Policjanci zatrzymali kolejnego mężczyznę z gangu, który włamał się do trzech lokali usługowych i samochodu w Zielonej Górze. Ukrywał się od grudnia 2024 roku. Został zatrzymany przez policjantów w Zgorzelcu. Dwaj jego wspólnicy odbywają już kary więzienia, a jeden jest aresztowany.
Sprawa rozpoczęła się w grudniu 2024 r, gdy policjanci otrzymali zgłoszenie o włamaniu i próbie kradzieży luksusowego BMW z jednego z zielonogórskich osiedli domków jednorodzinnych. Z samochodu skradziono pieniądze i klucze do pomieszczeń użytkowanych. Sprawcy próbowali ukraść samochód, ale nie udało im się go uruchomić. – W tym samym czasie wpłynęło do dyżurnego zgłoszenie o czterech włamaniach w innej części miasta – mówi podinsp. Małgorzata Stanisławska, rzeczniczka policji w Zielonej Górze. Policjanci z II komisariatu ustalili, że zdarzenia są ze sobą powiązane. Sprawcy spowodowali duże straty i ukradli różnego rodzaju towary o łącznej wartości ponad 174 tysięcy złotych.

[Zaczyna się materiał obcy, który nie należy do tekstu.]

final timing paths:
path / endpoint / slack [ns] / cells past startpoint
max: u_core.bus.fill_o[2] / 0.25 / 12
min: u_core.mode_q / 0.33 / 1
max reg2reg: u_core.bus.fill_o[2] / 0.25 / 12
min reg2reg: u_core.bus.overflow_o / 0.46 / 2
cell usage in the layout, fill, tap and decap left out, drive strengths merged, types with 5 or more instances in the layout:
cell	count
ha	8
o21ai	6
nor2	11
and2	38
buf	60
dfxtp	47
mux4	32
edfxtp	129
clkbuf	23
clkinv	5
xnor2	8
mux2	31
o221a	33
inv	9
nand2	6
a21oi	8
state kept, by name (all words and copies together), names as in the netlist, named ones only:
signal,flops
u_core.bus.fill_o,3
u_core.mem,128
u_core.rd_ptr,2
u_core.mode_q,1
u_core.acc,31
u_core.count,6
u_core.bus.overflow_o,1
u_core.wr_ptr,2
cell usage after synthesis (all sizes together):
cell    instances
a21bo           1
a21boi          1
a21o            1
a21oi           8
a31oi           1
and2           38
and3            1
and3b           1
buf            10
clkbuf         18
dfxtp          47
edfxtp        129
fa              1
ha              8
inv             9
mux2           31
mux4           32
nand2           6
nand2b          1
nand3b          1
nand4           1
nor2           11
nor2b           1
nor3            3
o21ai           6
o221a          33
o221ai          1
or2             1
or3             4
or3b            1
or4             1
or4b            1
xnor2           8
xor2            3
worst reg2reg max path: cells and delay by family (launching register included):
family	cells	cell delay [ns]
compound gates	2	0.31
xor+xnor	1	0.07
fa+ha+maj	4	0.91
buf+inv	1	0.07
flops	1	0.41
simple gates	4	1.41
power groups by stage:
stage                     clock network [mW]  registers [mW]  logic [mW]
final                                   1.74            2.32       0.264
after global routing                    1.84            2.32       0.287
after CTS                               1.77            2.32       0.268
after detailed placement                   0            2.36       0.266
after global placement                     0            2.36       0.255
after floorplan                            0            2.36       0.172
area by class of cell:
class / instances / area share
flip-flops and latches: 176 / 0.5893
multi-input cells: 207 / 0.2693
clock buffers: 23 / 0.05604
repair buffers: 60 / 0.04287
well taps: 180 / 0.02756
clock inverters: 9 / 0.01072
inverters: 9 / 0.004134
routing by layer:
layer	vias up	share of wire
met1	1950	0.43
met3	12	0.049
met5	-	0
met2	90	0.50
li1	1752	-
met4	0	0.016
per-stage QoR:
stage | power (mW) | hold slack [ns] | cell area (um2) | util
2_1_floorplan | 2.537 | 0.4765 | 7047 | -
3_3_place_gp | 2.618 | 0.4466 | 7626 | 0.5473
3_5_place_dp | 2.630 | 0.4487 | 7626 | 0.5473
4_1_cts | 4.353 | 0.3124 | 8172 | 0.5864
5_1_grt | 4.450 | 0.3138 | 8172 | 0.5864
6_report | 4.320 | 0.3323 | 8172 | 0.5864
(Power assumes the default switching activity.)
## src/rtl/bcd_addsub_serial_if.sv

```systemverilog
// rtl/bcd_addsub_serial_if.sv - request/result bundle for the digit-serial BCD adder/subtractor
interface bcd_addsub_serial_if #(
  parameter int DIGITS = 4
) ();
  logic                  start;
  logic                  op;
  logic [4*DIGITS-1:0]   a;
  logic [4*DIGITS-1:0]   b;
  logic                  busy;
  logic                  done;
  logic [4*DIGITS-1:0]   result;
  logic                  cy;
  logic                  err;

  modport master (
    output start, op, a, b,
    input  busy, done, result, cy, err
  );

  modport slave (
    input  start, op, a, b,
    output busy, done, result, cy, err
  );
endinterface

```

## src/rtl/bcd_addsub_serial.sv

```systemverilog
// rtl/bcd_addsub_serial.sv - digit-serial BCD add/sub, one digit per clock, LSD first
// Subtraction runs as a + (9's complement of b) + 1, so the final carry is the inverted borrow.
module bcd_addsub_serial #(
  parameter int DIGITS = 4
) (
  input  logic                   clk,
  input  logic                   rst_b,
  bcd_addsub_serial_if.slave     bus
);
  localparam int W     = 4 * DIGITS;
  localparam int IDX_W = (DIGITS > 1) ? $clog2(DIGITS) : 1;
  localparam logic [IDX_W-1:0] LAST_IDX = IDX_W'(DIGITS - 1);

  typedef enum logic [1:0] {
    S_IDLE = 2'd0,
    S_RUN  = 2'd1,
    S_DONE = 2'd2
  } state_t;

  state_t           state_q, state_d;
  logic [W-1:0]     a_q, a_d;
  logic [W-1:0]     b_q, b_d;
  logic             op_q, op_d;
  logic             c_q, c_d;
  logic [IDX_W-1:0] idx_q, idx_d;
  logic [W-1:0]     result_q, result_d;
  logic             cy_q, cy_d;
  logic             err_q, err_d;
  logic             done_q, done_d;

  logic             any_bad;
  logic [3:0]       a_dig;
  logic [3:0]       b_dig;
  logic [3:0]       bi;
  logic [4:0]       s;
  logic [3:0]       digit;
  logic             c_out;

  // Scans the live operands so a bad digit is caught on the accept edge itself.
  always_comb begin
    any_bad = 1'b0;
    for (int i = 0; i < DIGITS; i++) begin
      if (bus.a[4*i +: 4] > 4'd9 || bus.b[4*i +: 4] > 4'd9) begin
        any_bad = 1'b1;
      end
    end
  end

  always_comb begin
    a_dig = a_q[4*int'(idx_q) +: 4];
    b_dig = b_q[4*int'(idx_q) +: 4];
    bi    = op_q ? (4'd9 - b_dig) : b_dig;
    s     = {1'b0, a_dig} + {1'b0, bi} + {4'd0, c_q};
    if (s > 5'd9) begin
      digit = 4'(s - 5'd10);
      c_out = 1'b1;
    end else begin
      digit = s[3:0];
      c_out = 1'b0;
    end
  end

  always_comb begin
    state_d  = state_q;
    a_d      = a_q;
    b_d      = b_q;
    op_d     = op_q;
    c_d      = c_q;
    idx_d    = idx_q;
    result_d = result_q;
    cy_d     = cy_q;
    err_d    = err_q;
    done_d   = 1'b0;

    case (state_q)
      S_IDLE: begin
        if (bus.start) begin
          a_d      = bus.a;
          b_d      = bus.b;
          op_d     = bus.op;
          result_d = '0;
          cy_d     = 1'b0;
          idx_d    = '0;
          if (any_bad) begin
            err_d   = 1'b1;
            c_d     = 1'b0;
            state_d = S_DONE;
          end else begin
            err_d   = 1'b0;
            c_d     = bus.op;
            state_d = S_RUN;
          end
        end
      end

      S_RUN: begin
        result_d[4*int'(idx_q) +: 4] = digit;
        c_d = c_out;
        if (idx_q == LAST_IDX) begin
          state_d = S_DONE;
        end else begin
          idx_d = idx_q + 1'b1;
        end
      end

      S_DONE: begin
        done_d  = 1'b1;
        cy_d    = err_q ? 1'b0 : (op_q ? ~c_q : c_q);
        state_d = S_IDLE;
      end

      default: begin
        state_d = S_IDLE;
      end
    endcase
  end

  always_ff @(posedge clk) begin
    if (!rst_b) begin
      state_q  <= S_IDLE;
      a_q      <= '0;
      b_q      <= '0;
      op_q     <= 1'b0;
      c_q      <= 1'b0;
      idx_q    <= '0;
      result_q <= '0;
      cy_q     <= 1'b0;
      err_q    <= 1'b0;
      done_q   <= 1'b0;
    end else begin
      state_q  <= state_d;
      a_q      <= a_d;
      b_q      <= b_d;
      op_q     <= op_d;
      c_q      <= c_d;
      idx_q    <= idx_d;
      result_q <= result_d;
      cy_q     <= cy_d;
      err_q    <= err_d;
      done_q   <= done_d;
    end
  end

  assign bus.busy   = (state_q == S_RUN);
  assign bus.done   = done_q;
  assign bus.result = result_q;
  assign bus.cy     = cy_q;
  assign bus.err    = err_q;
endmodule

```

## src/flat_wrapper.sv

```systemverilog
// flat-port wrapper written by rule: the top's interface ports become plain ports
module bcd_addsub_serial_flat 
#(
  parameter int DIGITS = 4
)
  (clk, rst_b, bus_start, bus_op, bus_a, bus_b, bus_busy, bus_done, bus_result, bus_cy, bus_err);
  bcd_addsub_serial_if #(.DIGITS(DIGITS)) bus_i ();
  input  logic clk;
  input  logic rst_b;
  input wire logic [$bits(bus_i.start)-1:0] bus_start;
  input wire logic [$bits(bus_i.op)-1:0] bus_op;
  input wire logic [$bits(bus_i.a)-1:0] bus_a;
  input wire logic [$bits(bus_i.b)-1:0] bus_b;
  output wire logic [$bits(bus_i.busy)-1:0] bus_busy;
  output wire logic [$bits(bus_i.done)-1:0] bus_done;
  output wire logic [$bits(bus_i.result)-1:0] bus_result;
  output wire logic [$bits(bus_i.cy)-1:0] bus_cy;
  output wire logic [$bits(bus_i.err)-1:0] bus_err;
  assign bus_i.start = bus_start;
  assign bus_i.op = bus_op;
  assign bus_i.a = bus_a;
  assign bus_i.b = bus_b;
  assign bus_busy = bus_i.busy;
  assign bus_done = bus_i.done;
  assign bus_result = bus_i.result;
  assign bus_cy = bus_i.cy;
  assign bus_err = bus_i.err;
  bcd_addsub_serial #(.DIGITS(DIGITS)) u_core (.clk(clk), .rst_b(rst_b), .bus(bus_i));
endmodule
```

## config.mk

```make
export PLATFORM = sky130hd
export DESIGN_NAME = bcd_addsub_serial_flat
export DESIGN_NICKNAME = d
export VERILOG_FILES = /design/src/rtl/bcd_addsub_serial_if.sv /design/src/rtl/bcd_addsub_serial.sv /design/src/flat_wrapper.sv
export SDC_FILE = /design/constraint.sdc
export NUM_CORES = 1
export LEC_CHECK = 0
export CORE_MARGIN = 8
export CORE_UTILIZATION = 44
export DETAILED_ROUTE_END_ITERATION = 8
export DONT_BUFFER_PORTS = 1
export PLACE_DENSITY = 0.71
export SLEW_MARGIN = 25
export SYNTH_ARGS = -nofsm -noshare
export SYNTH_HDL_FRONTEND = slang
export SYNTH_SLANG_ARGS = --single-unit
```

## constraint.sdc

```tcl
create_clock -name clk -period 8.2 [get_ports clk]
set_clock_uncertainty 0.05 [all_clocks]
set_input_delay 0 -clock clk [delete_from_list [all_inputs] [get_ports clk]]
set_output_delay 0 -clock clk [all_outputs]
set_load 0.02 [all_outputs]
```

==> summary.md, run 1 <==
| Metric | Value |
|---|---|
| Setup-failing EPs final | `0` |
| Overflow after GRT | `0` |
| Met1 global-route usage | `0.184` |
| FMAX | `256 MHz` |
| Crit-path slowest cell | `dfxtp_1` |
| Final Max Tran Viols | `0` |
| Worst-Skew Late Latency | `340 ps` |
| Largest net degree at the start of global routing | `40` |
| Core Footprint | `5850 µm²` |
| Vias in the first global route | `2361` |
| Die W | `93.2 µm` |
| Worst reg2reg startpoint | `u_core.idx_q[0]$_SDFFE_PN0P_` |
| Worst-path clk slew | `70 ps` |
| Final HPWL DP | `4.59 mm` |
| Crit path time final | `3910 ps` |
| Clk sinks | `57` |
| # diodes | `0` |
| RSZ-0062 raised after global routing | `no` |
| Fin crit share | `0.477` |
| Worst-Margin Slew | `780 ps` |
| First-pass GRT wire length | `11.3 mm` |
| Peak supply drop | `0.000177 V` |
| Gr usage total | `0.166` |
| Largest family of logic cells by synthesized area | `simple AND/OR/NAND/NOR gates` |
| WP data required | `8420 ps` |
| Final design utilization | `0.550` |
| Commonest non-fill, non-tap cell in the layout | `nand2_1` |
| Initial core utilization | `0.448` |
| Remaining antenna violation count | `0` |
| CTS Buf Count | `9` |
| DRT Pass-1 Iters | `4` |
| DR WL/cell | `16.1 µm` |
| Proportion of synthesized area in mux cells | `0.0764` |
| Root buf cell | `clkbuf_8` |
| CTS tree | `yes` |
| Area grow syn2layout | `22.9%` |
| Most frequent cells in the layout | `72 x nand2_1, 57 x dfxtp_1, 49 x a21oi_1` |
| DP Cell Count | `376` |
| Die area | `8680 µm²` |
| Unique masters post-synth | `31` |
| Setup_tns | `0 ps` |
| Power per standard cell area | `203 nW/µm²` |
| Final std cell area, no fill | `3220 µm²` |
| Yosys top cell area share | `0.435` |
| Number of synthesized flops with an enable pin | `0` |
| Fin cells | `427` |
| Crit path cell chain | `mux4_2 > xnor2_1 > fa_1 > inv_1 > fa_1 > inv_1 > ha_1 > a22o_1 > o31a_1 > mux2i_1 > nand2_2 > o21ai_2` |
| Initial DRC count | `110` |
| Sequential area share after synthesis | `0.435` |
| CP peak stage delay | `830 ps` |
| Post-Synth Adder-Cell Area | `0.0582` |
| Worst-path fanout max | `16` |
| Cell Area, Synth | `2620 µm²` |
| Fraction of layout cells with a size suffix above 1 | `0.0909` |
| Initial antenna violation count | `0` |
| Setup crit start | `u_core.idx_q[0]$_SDFFE_PN0P_` |
| H-tree depth | `3` |
| Crit path capture type | `flip-flop` |
| Die Span Y | `93.2 µm` |
| Yosys warns | `0` |
| Global Route met3 Usage | `0.0729` |
| Most area-consuming cells after synthesis | `dfxtp_1 44%, nand2_1 10%, a21oi_1 9.4%, mux4_2 6.9%, ha_1 4.3%` |
| CTS resizes | `0` |
| Residual DRC | `0` |
| Routed WL | `6.86 mm` |
| Cells after Synth | `316` |
| Via/cell ratio | `5.43` |
| Slew headroom | `0.480` |
| Mean post-synth cell area | `8.30 µm²` |
| GP Congestion | `0.799` |
| Run status | `finished clean` |
| Gr busiest metal | `met2` |
| Critical Path AT | `4130 ps` |
| WS Path Type | `flip-flop to flip-flop` |
| Post-synthesis simple-gate area fraction | `0.205` |
| Worst hold path class | `input port to flip-flop` |
| Area after DPL | `2660 µm²` |
| Vias | `2317` |
| Async set-or-reset flop fraction in the synthesized netlist | `0` |
| IO Count | `56` |
| Seq cells post-synth | `57` |
| Critical Path Start Type | `flip-flop` |
| Post-CTS Setup Bufs | `0` |
| NumNets Final | `394` |
| Final Power | `654 µW` |
| Post-synthesis compound-gate area fraction | `0.161` |
| Rows | `28` |
| MaxCap Viol Count | `0` |
| Top FF cell, synth | `dfxtp_1` |
| Xor/xnor share of the synthesized area | `0.0196` |
| Largest area contributor in the netlist | `dfxtp_1` |
| Hold Violations, Final | `0` |
| Leakage power | `0.00124 µW` |
| IO buf count | `0` |
| Clk buf depth | `2` |
| Worst min-delay path startpoint | `bus_a[14]` |
| Post-synth net total | `363` |
| Met2 Resource Use GR | `0.268` |
==> logic make-up (layout without fill, tap and decap cells) <==
| kind of cell | Yosys count | after routing |
|---|---|---|
| AND/OR/NAND/NOR | 126 | 126 |
| AO/OA/AOI/OAI | 78 | 78 |
| flip-flops | 57 | 57 |
| buffers and inverters | 29 | 65 |
| adder cells (fa/ha/maj) | 11 | 11 |
| multiplexers | 10 | 10 |
| XOR/XNOR | 5 | 5 |
==> flip-flops by register name, summed over array words and instances (netlist names), 2 cells and up <==
signal and count:
u_core.a_q 16, u_core.b_q 16, u_core.bus.result 16, u_core.idx_q 2, u_core.state_q 2
==> layout make-up <==
class | count | area (µm²)
fillers | 540 | 2630
clock inverters | 2 | 35.0
well taps | 75 | 93.8
clock buffers | 14 | 173
repair buffers | 37 | 365
flip-flops and latches | 57 | 1140
multi-input cells | 230 | 1370
inverters | 12 | 45.0
==> what timing repair did <==
action,in CTS,in global routing
endpoints found under the setup margin,0,0
hold buffers,35,0
hold endpoints to repair,53,0
==> through the flow <==
step                      hold slack [ps]  setup WS [ps]
after floorplan                      86.0           4700
after global placement               88.4           4440
after detailed placement             93.5           4290
after CTS                            18.7           4210
after global routing                 86.8           3910
final                                40.1           4290
==> path summary, 6_finish.rpt <==
check	to	slack, ps	depth (start not counted)
max	u_core.bus.result[10]$_SDFFE_PN0P_	4290	12
min	u_core.bus.err$_SDFFE_PN0P_	40	4
max reg2reg	u_core.bus.result[10]$_SDFFE_PN0P_	4290	12
min reg2reg	u_core.a_q[7]$_SDFFE_PN0P_	410	2
==> critical path: cells and delay by family, from the launching register on <==
| kind | cells | cell delay, ps |
|---|---|---|
| simple gates | 1 | 120 |
| fa+ha+maj | 3 | 980 |
| mux | 2 | 830 |
| compound gates | 3 | 690 |
| buf+inv | 2 | 120 |
| xor+xnor | 1 | 220 |
| flops | 1 | 830 |
==> Yosys cell counts, types with 2 or more instances <==
library cell  count
a21oi_1          49
xnor2_1           4
nand3_1          10
clkbuf_1         12
fa_1              2
o21ai_0          15
o21ai_2           2
nand2_1          72
buf_2             5
a21o_1            2
nor2_1           24
mux2i_1           2
nand4_1           4
dfxtp_1          57
nand2b_1          6
a31oi_1           2
a22oi_1           3
mux4_2            8
o21ai_1           2
ha_1              9
nor3_1            3
inv_1            12
or2_2             3
==> routing by layer <==
layer | part of all wire | vias to the layer above
met5 | 0 | -
met4 | 0.028 | 0
met3 | 0.086 | 22
met2 | 0.47 | 89
met1 | 0.41 | 1069
li1 | - | 1137
==> report_power, final <==
part	switching [µW]	leakage, µW	internal [µW]	total [µW]
sequential	7.74	0.000465	288	296
clock	108	0.000107	165	273
combinational	47.0	0.000665	38.7	85.7
Power figures use the tool's default switching activity.
==> run 2, diff against run 1 <==
- PLACE_DENSITY: 0.71 -> 0.73
- clock period: 8.2 -> 3.4 ns (I/O delays scaled with it)
==> run 2 against run 1 <==
Critical path depth is 1 higher. Combinational power grew to 2.6 times the previous value. Clock-buffer cell count is 3 lower. Critical endpoint is now u_core.bus.result[2]$_SDFFE_PN0P_. Largest power group is now the clock network.
==> summary.md, run 2 (synthesized netlist as in run 1, its figures left out) <==
| Metric | Value |
|---|---|
| Vias in the first global route | `2386 (+1.1%)` |
| FMAX | `305 MHz (+20%)` |
| Critical Path AT | `3490 ps (-640 ps)` |
| Commonest non-fill, non-tap cell in the layout | `nand2_1` |
| Crit path time final | `3270 ps (-639 ps)` |
| Clk sinks | `57 (unchanged)` |
| Setup-failing EPs final | `0 (unchanged)` |
| DP Cell Count | `382 (+1.6%)` |
| Die W | `93.2 µm (unchanged)` |
| WS Path Type | `flip-flop to flip-flop` |
| Clk buf depth | `2 (unchanged)` |
| Final Max Tran Viols | `0 (unchanged)` |
| Filler Cells Inserted | `500 (-7.4%)` |
| Initial antenna violation count | `0 (unchanged)` |
| H-tree depth | `3 (unchanged)` |
| IO buf count | `0 (unchanged)` |
| # diodes | `0 (unchanged)` |
| Largest net degree at the start of global routing | `35 (-13%)` |
| Residual DRC | `0 (unchanged)` |
| Slew headroom | `0.464 (-0.0154)` |
| Hold path cells | `4 (unchanged)` |
| Worst min-delay path startpoint | `bus_b[2]` |
| CTS tree | `yes` |
| Worst reg2reg path depth | `13 (+1)` |
| Crit path capture type | `flip-flop` |
| CTS Buf Count | `9 (unchanged)` |
| MaxCap Viol Count | `0 (unchanged)` |
| Vias | `2352 (+1.5%)` |
| Area after DPL | `2710 µm² (+1.7%)` |
| Fin cells | `439 (+2.8%)` |
| Worst-path clk slew | `70 ps (about the same)` |
| Final HPWL DP | `4.63 mm (+1.0%)` |
| Peak supply drop | `0.000353 V (+99%)` |
| Hold slack final | `27.8 ps (-12.3 ps)` |
| Worst reg2reg startpoint | `u_core.idx_q[1]$_SDFFE_PN0P_` |
| Die area | `8680 µm² (unchanged)` |
| Via/cell ratio | `5.36 (-1.3%)` |
| Die Span Y | `93.2 µm (unchanged)` |
| Hold Violations, Final | `0 (unchanged)` |
| Gr usage total | `0.164 (-0.00135)` |
| First-pass GRT wire length | `11.3 mm (-0.19%)` |
| Fraction of layout cells with a size suffix above 1 | `0.143 (+0.0519)` |
| Worst-Skew Late Latency | `340 ps (about the same)` |
| GP Congestion | `0.789 (-1.3%)` |
| FF-to-FF setup slack | `130 ps (-4160 ps)` |
| IO Count | `56 (unchanged)` |
| Rows | `28 (unchanged)` |
| Initial DRC count | `163 (+48%)` |
| DR WL/cell | `15.8 µm (-1.6%)` |
| NumNets Final | `406 (+3.0%)` |
| Sequential cell area | `1140 µm² (+0.11%)` |
| Worst hold path class | `input port to flip-flop` |
| Run status | `finished clean` |
| Reg-to-reg endpoint | `u_core.bus.result[2]$_SDFFE_PN0P_` |
| Initial core utilization | `0.448 (unchanged)` |
| Final std cell area, no fill | `3380 µm² (+4.9%)` |
| Multi-input logic area | `1390 µm² (+1.8%)` |
| Hold-critical path endpoint | `u_core.bus.err$_SDFFE_PN0P_` |
| Core Footprint | `5850 µm² (unchanged)` |
| Most frequent cells in the layout | `72 x nand2_1, 56 x dfxtp_1, 48 x a21oi_1` |
| Root buf cell | `clkbuf_8` |
| DRT Pass-1 Iters | `4 (unchanged)` |
| Remaining antenna violation count | `0 (unchanged)` |
| Routed WL | `6.95 mm (+1.2%)` |
| WP data required | `3620 ps (-4800 ps)` |
| Fin crit share | `0.963 (+0.486)` |
| Critical Path Start Type | `flip-flop` |
| Overflow after GRT | `0 (unchanged)` |
| Leakage power | `0.00132 µW (+6.8%)` |
| Worst-path fanout max | `7 (-9)` |
| Area grow syn2layout | `28.8%` |
| Worst-Margin Slew | `803 ps (+23.3 ps)` |
| Power per standard cell area | `509 nW/µm² (+150%)` |
[run 2: cell types whose count changed in the layout (fill, tap and decap cells not counted), sizes merged]
cell      before  now
buf            2   14
clkinvlp       0    1
clkbuf        14   11
bufinv         1    3
[run 2: report_power, final]
| part | internal (µW) | switching, µW |
|---|---|---|
| clock | 506 | 274 |
| sequential | 694 | 19.4 |
| combinational | 108 | 119 |
| total | 1310 | 413 |
[run 2: layout make-up]
| cell class | count | share of cell area |
|---|---|---|
| Sequential cell | 57 | 0.338 |
| Inverter | 12 | 0.0133 |
| Timing Repair Buffer | 49 | 0.136 |
| Multi-Input combinational cell | 230 | 0.412 |
| Clock buffer | 11 | 0.0419 |
| Tap cell | 75 | 0.0278 |
| Clock inverter | 5 | 0.0304 |
[run 2: how the worst max path moves through the flow]
| stage | startpoint | to | slack, ps | cells after the start |
|---|---|---|---|---|
| after global routing | u_core.idx_q[0]$_SDFFE_PN0P_ | u_core.bus.result[2]$_SDFFE_PN0P_ | -50 | 14 |
| after CTS | u_core.idx_q[0]$_SDFFE_PN0P_ | u_core.bus.result[5]$_SDFFE_PN0P_ | 30 | 14 |
| after floorplan | u_core.idx_q[0]$_SDFFE_PN0P_ | u_core.bus.result[1]$_SDFFE_PN0P_ | 10 | 14 |
| after detailed placement | u_core.idx_q[0]$_SDFFE_PN0P_ | u_core.bus.result[5]$_SDFFE_PN0P_ | -6 | 14 |
| after global placement | u_core.idx_q[0]$_SDFFE_PN0P_ | u_core.bus.result[5]$_SDFFE_PN0P_ | 110 | 14 |
| final | u_core.idx_q[1]$_SDFFE_PN0P_ | u_core.bus.result[2]$_SDFFE_PN0P_ | 130 | 13 |
[run 2: metal layers]
| layer | GRT usage | part of all wire | vias up |
|---|---|---|---|
| met4 | 0.0658 | 0.014 | 0 |
| met1 | 0.193 | 0.43 | 1099 |
| met3 | 0.0721 | 0.095 | 9 |
| met5 | 0 | 0 | - |
| li1 | - | - | 1158 |
| met2 | 0.257 | 0.46 | 86 |
[run 2: per-stage QoR]
step | TNS [ps] | setup WS [ps] | util | total power (µW)
2_1_floorplan | 0 | 13.7 | - | 862
3_3_place_gp | 0 | 113 | 0.463 | 895
3_5_place_dp | -6.04 | -6.04 | 0.463 | 901
4_1_cts | 0 | 27.3 | 0.567 | 1720
5_1_grt | -152 | -45.5 | 0.577 | 1790
6_report | 0 | 126 | 0.577 | 1720
[run 2: worst max-delay path, cell delays in order, from the launching register on]
cell and delay [ps]:
dfxtp_1 500, buf_4 230, mux4_2 300, inv_1 80, fa_1 180, inv_1 50
fa_1 420, xnor2_2 180, ha_2 190, a22o_1 220, o31a_1 310, mux2i_1 210
nand2_2 130, o21ai_1 160
[run 2: what timing repair did]
item                                    in CTS  in global routing
endpoints found under the setup margin       4                  9
buffers inserted                             2                  4
endpoints found under the hold margin       44                  0
hold buffers                                35                  0
pin swaps                                    3                  8
gates resized for setup                      1                  7
==> run 3, diff against run 2 <==
- ABC_AREA: not set -> 1
==> run 3 against run 2 <==
Critical path depth is 7 higher. Die area grew 7.7%. Sequential power is 4.6% higher. Non-clock buffer count down 3. Cell count is 19% higher. Area after synthesis is 9.4% higher. Critical endpoint is now u_core.bus.result[10]$_SDFFE_PN0P_.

Zielona Góra. Rozbity gang włamywaczy
Do sprawy w lutym 2025 r. zatrzymany został 33-letni mężczyzna. Był poszukiwany między innymi przez Prokuraturę Rejonową w Zielonej Górze oraz dwoma Europejskimi Nakazami Aresztowania wydanymi przez sądy niemieckie. – Tuż po zdarzeniach mężczyzna wyjechał za granicę, prawdopodobnie po to, aby ukryć się przed policją – podała rzeczniczka policji. Pomimo tego kryminalni nadal prowadzili działania operacyjne. Kiedy tylko 33-latek wrócił do kraju natychmiast został zatrzymany. Policjanci ustalili także dane trzech innych osób, spośród których dwaj zostali zatrzymani podczas popełniania kolejnych przestępstw na terenie Żar i Leszna. Obaj usłyszeli zarzuty kradzieży z włamaniami w Zielonej Górze i przebywają obecnie w zakładach karnych.
– Policjanci II komisariatu cały czas prowadzili czynności w sprawie, żeby zatrzymać ostatnią z osób biorących udział we włamaniach – mówi podinsp. Stanisławska. 36-latek został zatrzymany przez policjantów ze Zgorzelca. Był im doskonale znany z popełniania wcześniejszych przestępstwa na ich terenie. W związku z tym, że figurował w systemach jako osoba poszukiwana, został przekazany do Zielonej Góry. Mężczyzna usłyszał cztery zarzuty dotyczące kradzieży z włamaniem i zniszczenia mienia działając w warunkach recydywy. Za te przestępstwa grozi mu kara od roku do nawet 10 lat pozbawienia wolności. Prokurator skierował wniosek do sądu o tymczasowe aresztowanie 36-latka. Sąd zdecydował o aresztowaniu go na trzy miesiące.
W ten sposób wszystkie cztery osoby przebywają już „za kratkami”. Dwóch z nich odbywają kary pozbawienia wolności, a dwóch jest tymczasowo aresztowanych. Wszyscy mężczyźni są doskonale znani policjantom z województw lubuskiego, dolnośląskiego i wielkopolskiego, ponieważ byli wielokrotnie zatrzymywani i karani za liczne podobne przestępstwa. Odbywali oni też kary i przedstawiano im zarzuty w warunkach recydywy.